▸ Exercise brief: Starting with the first line and ending with the line that holds "and mode shorthands", repeat the material exactly.

▸ Data for review:
----------

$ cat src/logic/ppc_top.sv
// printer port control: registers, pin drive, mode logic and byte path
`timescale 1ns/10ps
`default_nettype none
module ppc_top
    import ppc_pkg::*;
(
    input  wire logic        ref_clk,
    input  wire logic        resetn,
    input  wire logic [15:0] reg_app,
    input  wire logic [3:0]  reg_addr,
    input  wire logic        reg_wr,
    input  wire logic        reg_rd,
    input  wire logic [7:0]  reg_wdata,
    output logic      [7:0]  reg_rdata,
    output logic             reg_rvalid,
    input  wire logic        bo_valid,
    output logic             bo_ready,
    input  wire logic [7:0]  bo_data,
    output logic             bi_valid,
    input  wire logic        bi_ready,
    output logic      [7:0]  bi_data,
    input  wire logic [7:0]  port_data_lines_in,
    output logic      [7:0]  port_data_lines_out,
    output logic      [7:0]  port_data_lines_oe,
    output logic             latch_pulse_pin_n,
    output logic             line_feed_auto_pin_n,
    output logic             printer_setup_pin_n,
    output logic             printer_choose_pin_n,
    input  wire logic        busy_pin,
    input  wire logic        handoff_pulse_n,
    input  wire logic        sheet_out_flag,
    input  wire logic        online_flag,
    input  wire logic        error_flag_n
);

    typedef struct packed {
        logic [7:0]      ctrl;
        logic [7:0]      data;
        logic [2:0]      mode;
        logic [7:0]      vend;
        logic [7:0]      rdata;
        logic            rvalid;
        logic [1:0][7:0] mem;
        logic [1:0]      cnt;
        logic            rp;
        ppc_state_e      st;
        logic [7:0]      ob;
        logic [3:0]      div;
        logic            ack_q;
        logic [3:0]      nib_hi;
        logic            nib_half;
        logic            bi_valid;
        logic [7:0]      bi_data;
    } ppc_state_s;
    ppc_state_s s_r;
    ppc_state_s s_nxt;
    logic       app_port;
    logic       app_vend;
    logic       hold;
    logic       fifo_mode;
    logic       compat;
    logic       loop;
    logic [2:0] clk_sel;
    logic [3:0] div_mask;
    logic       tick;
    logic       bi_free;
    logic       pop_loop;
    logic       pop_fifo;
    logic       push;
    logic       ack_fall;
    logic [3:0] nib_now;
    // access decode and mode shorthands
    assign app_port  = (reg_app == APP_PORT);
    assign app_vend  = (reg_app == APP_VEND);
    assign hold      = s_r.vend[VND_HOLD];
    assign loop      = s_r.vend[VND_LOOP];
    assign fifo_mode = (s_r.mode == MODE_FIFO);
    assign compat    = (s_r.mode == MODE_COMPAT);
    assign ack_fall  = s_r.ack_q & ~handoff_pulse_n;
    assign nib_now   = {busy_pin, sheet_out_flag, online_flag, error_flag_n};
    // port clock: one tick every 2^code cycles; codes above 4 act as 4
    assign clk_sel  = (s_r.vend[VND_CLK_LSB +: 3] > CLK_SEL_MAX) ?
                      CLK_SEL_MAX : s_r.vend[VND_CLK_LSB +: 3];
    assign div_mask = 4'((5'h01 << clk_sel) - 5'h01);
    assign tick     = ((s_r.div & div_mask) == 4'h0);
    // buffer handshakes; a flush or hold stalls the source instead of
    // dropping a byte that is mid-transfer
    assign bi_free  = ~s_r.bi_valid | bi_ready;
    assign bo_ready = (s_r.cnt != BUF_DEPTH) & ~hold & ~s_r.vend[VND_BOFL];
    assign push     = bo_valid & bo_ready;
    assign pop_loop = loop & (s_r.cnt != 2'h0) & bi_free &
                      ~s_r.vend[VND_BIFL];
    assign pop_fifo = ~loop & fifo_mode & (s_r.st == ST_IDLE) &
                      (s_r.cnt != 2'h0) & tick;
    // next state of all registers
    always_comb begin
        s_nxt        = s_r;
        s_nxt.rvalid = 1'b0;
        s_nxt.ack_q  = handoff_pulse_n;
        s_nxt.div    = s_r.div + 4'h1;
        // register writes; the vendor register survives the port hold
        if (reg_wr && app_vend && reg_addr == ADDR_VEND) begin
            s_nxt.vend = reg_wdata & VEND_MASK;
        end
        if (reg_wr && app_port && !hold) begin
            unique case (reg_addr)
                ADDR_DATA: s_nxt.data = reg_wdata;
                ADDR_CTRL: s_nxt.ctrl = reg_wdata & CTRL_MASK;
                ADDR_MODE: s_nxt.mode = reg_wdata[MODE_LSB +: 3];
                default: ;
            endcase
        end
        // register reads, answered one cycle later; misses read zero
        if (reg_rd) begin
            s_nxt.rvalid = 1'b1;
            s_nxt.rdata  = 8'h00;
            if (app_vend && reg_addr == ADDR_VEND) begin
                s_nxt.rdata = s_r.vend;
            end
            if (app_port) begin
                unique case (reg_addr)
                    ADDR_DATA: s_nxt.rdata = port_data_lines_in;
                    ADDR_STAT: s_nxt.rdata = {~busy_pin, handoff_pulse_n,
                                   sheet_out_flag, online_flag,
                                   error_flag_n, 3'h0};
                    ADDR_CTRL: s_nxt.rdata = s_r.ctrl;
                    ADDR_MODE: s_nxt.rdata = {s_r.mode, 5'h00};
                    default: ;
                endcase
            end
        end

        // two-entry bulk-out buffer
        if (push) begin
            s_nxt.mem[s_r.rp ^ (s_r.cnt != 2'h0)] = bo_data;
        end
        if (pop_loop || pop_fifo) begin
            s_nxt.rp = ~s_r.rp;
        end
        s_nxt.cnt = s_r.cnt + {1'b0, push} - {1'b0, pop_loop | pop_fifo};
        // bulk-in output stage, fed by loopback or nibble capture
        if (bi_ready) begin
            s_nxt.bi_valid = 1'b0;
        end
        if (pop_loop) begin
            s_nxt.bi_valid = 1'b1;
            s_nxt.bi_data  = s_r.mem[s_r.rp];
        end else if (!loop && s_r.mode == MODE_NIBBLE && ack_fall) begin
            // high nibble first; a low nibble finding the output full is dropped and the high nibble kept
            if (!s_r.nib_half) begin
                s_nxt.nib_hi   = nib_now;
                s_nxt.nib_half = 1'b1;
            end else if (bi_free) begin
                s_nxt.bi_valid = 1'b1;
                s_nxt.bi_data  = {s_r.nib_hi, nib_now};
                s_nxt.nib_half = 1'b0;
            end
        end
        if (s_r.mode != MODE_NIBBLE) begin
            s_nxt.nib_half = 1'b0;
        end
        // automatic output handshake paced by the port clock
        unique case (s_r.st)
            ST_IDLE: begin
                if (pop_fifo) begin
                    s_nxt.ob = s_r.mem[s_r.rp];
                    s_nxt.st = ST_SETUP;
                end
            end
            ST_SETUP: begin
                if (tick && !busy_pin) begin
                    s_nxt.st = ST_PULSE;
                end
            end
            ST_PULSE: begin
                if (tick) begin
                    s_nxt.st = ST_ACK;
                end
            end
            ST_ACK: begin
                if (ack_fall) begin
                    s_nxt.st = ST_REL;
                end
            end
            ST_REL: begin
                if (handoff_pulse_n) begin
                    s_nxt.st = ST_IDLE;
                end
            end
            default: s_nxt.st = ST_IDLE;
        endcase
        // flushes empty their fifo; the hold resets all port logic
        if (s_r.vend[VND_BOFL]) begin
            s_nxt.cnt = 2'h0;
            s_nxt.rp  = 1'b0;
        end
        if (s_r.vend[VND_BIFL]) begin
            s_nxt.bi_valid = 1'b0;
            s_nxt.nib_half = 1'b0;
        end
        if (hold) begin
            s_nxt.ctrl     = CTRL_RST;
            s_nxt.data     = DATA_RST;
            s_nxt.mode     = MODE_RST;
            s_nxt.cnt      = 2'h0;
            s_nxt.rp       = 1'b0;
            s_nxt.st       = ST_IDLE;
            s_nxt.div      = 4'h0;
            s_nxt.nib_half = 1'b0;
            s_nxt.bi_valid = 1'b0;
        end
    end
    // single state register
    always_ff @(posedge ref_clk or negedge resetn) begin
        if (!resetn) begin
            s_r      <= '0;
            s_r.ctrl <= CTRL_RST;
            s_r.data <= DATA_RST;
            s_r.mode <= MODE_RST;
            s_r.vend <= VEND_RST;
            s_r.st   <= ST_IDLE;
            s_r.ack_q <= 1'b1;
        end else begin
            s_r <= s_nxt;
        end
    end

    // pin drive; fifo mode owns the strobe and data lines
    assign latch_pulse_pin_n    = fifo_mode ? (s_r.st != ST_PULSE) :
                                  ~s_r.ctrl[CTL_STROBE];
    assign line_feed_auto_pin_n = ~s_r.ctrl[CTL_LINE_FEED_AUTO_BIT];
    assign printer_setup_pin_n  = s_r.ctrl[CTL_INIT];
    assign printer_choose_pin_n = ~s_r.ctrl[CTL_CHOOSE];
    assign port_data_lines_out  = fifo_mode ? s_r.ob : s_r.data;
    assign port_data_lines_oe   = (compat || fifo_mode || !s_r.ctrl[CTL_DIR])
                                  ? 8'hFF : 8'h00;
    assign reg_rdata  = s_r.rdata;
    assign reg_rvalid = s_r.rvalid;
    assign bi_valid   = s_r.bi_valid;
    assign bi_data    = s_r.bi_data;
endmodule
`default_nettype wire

----------

▸ Answer to this exercise:
$ cat src/logic/ppc_top.sv
// printer port control: registers, pin drive, mode logic and byte path
`timescale 1ns/10ps
`default_nettype none
module ppc_top
    import ppc_pkg::*;
(
    input  wire logic        ref_clk,
    input  wire logic        resetn,
    input  wire logic [15:0] reg_app,
    input  wire logic [3:0]  reg_addr,
    input  wire logic        reg_wr,
    input  wire logic        reg_rd,
    input  wire logic [7:0]  reg_wdata,
    output logic      [7:0]  reg_rdata,
    output logic             reg_rvalid,
    input  wire logic        bo_valid,
    output logic             bo_ready,
    input  wire logic [7:0]  bo_data,
    output logic             bi_valid,
    input  wire logic        bi_ready,
    output logic      [7:0]  bi_data,
    input  wire logic [7:0]  port_data_lines_in,
    output logic      [7:0]  port_data_lines_out,
    output logic      [7:0]  port_data_lines_oe,
    output logic             latch_pulse_pin_n,
    output logic             line_feed_auto_pin_n,
    output logic             printer_setup_pin_n,
    output logic             printer_choose_pin_n,
    input  wire logic        busy_pin,
    input  wire logic        handoff_pulse_n,
    input  wire logic        sheet_out_flag,
    input  wire logic        online_flag,
    input  wire logic        error_flag_n
);

    typedef struct packed {
        logic [7:0]      ctrl;
        logic [7:0]      data;
        logic [2:0]      mode;
        logic [7:0]      vend;
        logic [7:0]      rdata;
        logic            rvalid;
        logic [1:0][7:0] mem;
        logic [1:0]      cnt;
        logic            rp;
        ppc_state_e      st;
        logic [7:0]      ob;
        logic [3:0]      div;
        logic            ack_q;
        logic [3:0]      nib_hi;
        logic            nib_half;
        logic            bi_valid;
        logic [7:0]      bi_data;
    } ppc_state_s;
    ppc_state_s s_r;
    ppc_state_s s_nxt;
    logic       app_port;
    logic       app_vend;
    logic       hold;
    logic       fifo_mode;
    logic       compat;
    logic       loop;
    logic [2:0] clk_sel;
    logic [3:0] div_mask;
    logic       tick;
    logic       bi_free;
    logic       pop_loop;
    logic       pop_fifo;
    logic       push;
    logic       ack_fall;
    logic [3:0] nib_now;
    // access decode and mode shorthands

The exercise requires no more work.